── The data
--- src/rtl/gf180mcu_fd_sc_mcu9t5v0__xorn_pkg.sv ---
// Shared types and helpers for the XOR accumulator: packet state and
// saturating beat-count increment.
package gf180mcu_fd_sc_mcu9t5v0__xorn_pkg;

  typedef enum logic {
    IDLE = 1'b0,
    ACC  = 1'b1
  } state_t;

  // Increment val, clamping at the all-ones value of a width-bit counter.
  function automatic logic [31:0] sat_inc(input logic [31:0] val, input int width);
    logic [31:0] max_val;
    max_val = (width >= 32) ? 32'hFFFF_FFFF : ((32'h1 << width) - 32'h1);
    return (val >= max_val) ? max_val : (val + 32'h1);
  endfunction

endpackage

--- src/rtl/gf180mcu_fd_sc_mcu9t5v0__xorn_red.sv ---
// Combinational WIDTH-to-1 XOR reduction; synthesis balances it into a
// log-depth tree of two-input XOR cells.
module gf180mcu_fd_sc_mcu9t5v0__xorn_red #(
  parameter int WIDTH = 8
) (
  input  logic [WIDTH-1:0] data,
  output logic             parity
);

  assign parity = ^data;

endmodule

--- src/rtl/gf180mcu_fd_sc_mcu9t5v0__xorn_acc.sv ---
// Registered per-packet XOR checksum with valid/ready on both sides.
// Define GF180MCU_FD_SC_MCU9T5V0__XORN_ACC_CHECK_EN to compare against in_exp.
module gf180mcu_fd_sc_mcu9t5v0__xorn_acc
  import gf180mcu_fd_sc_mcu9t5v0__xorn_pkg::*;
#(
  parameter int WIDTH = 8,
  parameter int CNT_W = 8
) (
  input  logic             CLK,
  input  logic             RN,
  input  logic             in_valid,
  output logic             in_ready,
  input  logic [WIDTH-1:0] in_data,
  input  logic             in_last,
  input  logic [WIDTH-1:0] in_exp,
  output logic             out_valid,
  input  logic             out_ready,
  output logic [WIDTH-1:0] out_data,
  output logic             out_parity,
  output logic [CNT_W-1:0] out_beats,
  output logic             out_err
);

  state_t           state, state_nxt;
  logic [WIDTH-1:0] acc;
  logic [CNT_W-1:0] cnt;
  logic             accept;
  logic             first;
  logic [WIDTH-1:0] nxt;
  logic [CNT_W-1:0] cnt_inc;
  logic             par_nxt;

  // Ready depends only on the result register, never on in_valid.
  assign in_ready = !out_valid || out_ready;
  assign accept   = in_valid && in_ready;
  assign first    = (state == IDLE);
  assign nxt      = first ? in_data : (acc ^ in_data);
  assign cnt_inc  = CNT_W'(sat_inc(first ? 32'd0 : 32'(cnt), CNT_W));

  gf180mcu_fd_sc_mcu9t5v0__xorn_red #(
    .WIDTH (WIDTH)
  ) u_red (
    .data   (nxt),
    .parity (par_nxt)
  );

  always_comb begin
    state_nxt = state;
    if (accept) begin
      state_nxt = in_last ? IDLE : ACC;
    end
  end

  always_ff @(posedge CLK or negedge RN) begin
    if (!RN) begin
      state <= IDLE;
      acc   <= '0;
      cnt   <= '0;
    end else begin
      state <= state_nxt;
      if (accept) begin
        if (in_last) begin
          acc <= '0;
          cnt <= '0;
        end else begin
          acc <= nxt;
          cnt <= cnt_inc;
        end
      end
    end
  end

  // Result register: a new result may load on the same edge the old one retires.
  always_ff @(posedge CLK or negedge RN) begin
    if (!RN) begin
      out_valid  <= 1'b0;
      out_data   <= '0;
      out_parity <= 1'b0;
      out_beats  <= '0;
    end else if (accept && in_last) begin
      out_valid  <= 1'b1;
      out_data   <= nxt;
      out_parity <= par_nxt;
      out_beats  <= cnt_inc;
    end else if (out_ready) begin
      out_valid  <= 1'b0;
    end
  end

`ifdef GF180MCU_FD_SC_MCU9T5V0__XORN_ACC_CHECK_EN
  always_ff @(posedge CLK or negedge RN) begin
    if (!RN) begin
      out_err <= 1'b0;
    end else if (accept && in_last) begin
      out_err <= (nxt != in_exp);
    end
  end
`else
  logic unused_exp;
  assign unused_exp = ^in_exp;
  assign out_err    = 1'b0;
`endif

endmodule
────
── The data
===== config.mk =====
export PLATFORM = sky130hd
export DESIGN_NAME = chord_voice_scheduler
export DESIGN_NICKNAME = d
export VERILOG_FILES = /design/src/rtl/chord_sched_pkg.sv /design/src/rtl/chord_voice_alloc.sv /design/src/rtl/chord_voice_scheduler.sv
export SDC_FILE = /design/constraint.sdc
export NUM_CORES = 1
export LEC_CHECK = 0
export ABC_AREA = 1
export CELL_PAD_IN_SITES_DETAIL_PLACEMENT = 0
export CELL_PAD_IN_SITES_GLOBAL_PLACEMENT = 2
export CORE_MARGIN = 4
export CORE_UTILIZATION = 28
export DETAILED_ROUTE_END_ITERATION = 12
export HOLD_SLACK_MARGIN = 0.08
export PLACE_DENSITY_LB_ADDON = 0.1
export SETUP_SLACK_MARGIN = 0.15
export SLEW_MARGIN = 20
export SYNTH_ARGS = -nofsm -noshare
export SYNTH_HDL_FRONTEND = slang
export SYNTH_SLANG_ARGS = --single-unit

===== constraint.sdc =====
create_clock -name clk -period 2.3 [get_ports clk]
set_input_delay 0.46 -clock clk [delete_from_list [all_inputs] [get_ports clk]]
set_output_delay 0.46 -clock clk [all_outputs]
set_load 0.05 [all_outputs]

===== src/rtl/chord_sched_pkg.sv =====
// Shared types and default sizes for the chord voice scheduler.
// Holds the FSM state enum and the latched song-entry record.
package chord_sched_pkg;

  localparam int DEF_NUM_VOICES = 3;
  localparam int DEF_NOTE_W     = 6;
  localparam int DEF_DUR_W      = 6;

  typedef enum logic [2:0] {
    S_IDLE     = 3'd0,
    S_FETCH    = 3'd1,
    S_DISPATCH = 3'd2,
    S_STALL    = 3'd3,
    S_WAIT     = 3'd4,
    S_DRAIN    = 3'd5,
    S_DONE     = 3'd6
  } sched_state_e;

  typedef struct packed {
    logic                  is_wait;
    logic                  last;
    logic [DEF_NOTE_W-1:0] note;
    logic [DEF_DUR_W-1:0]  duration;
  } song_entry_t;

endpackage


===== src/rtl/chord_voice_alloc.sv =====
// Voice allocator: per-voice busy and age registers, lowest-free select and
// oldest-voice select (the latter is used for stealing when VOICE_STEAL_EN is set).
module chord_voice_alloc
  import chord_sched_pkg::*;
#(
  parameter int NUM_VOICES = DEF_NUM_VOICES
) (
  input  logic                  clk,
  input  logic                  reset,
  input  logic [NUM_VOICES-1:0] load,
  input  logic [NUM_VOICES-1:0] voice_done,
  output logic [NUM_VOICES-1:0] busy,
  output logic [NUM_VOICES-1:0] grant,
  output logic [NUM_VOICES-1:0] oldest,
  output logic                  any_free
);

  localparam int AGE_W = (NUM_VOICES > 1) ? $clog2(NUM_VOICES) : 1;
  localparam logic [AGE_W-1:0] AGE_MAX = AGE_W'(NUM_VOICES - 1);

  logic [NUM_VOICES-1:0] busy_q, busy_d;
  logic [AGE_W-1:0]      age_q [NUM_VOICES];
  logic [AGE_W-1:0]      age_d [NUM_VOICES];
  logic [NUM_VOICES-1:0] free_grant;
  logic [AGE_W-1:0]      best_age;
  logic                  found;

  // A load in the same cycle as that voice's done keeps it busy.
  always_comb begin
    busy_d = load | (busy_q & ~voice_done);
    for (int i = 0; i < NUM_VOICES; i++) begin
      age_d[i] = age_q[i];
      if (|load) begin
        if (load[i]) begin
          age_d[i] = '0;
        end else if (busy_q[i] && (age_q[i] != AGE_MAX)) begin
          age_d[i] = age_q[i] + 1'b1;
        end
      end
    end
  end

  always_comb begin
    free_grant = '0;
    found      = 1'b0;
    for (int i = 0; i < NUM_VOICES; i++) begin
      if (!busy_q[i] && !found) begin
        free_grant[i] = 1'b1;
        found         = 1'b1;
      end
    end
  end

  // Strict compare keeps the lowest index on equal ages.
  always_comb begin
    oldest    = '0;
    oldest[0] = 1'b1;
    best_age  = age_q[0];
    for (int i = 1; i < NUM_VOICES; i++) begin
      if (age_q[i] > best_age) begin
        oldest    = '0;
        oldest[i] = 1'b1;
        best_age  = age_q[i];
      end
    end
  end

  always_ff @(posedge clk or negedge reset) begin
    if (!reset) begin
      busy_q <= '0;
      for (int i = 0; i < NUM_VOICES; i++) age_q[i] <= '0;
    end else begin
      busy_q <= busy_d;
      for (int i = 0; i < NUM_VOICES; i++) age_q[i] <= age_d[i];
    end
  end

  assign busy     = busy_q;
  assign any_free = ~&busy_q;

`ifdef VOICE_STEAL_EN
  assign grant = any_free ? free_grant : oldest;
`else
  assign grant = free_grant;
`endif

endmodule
────
### Task item
Write down how many lines in this listing contain the word "constraint"; the number is the whole answer.

### Finished exercise
2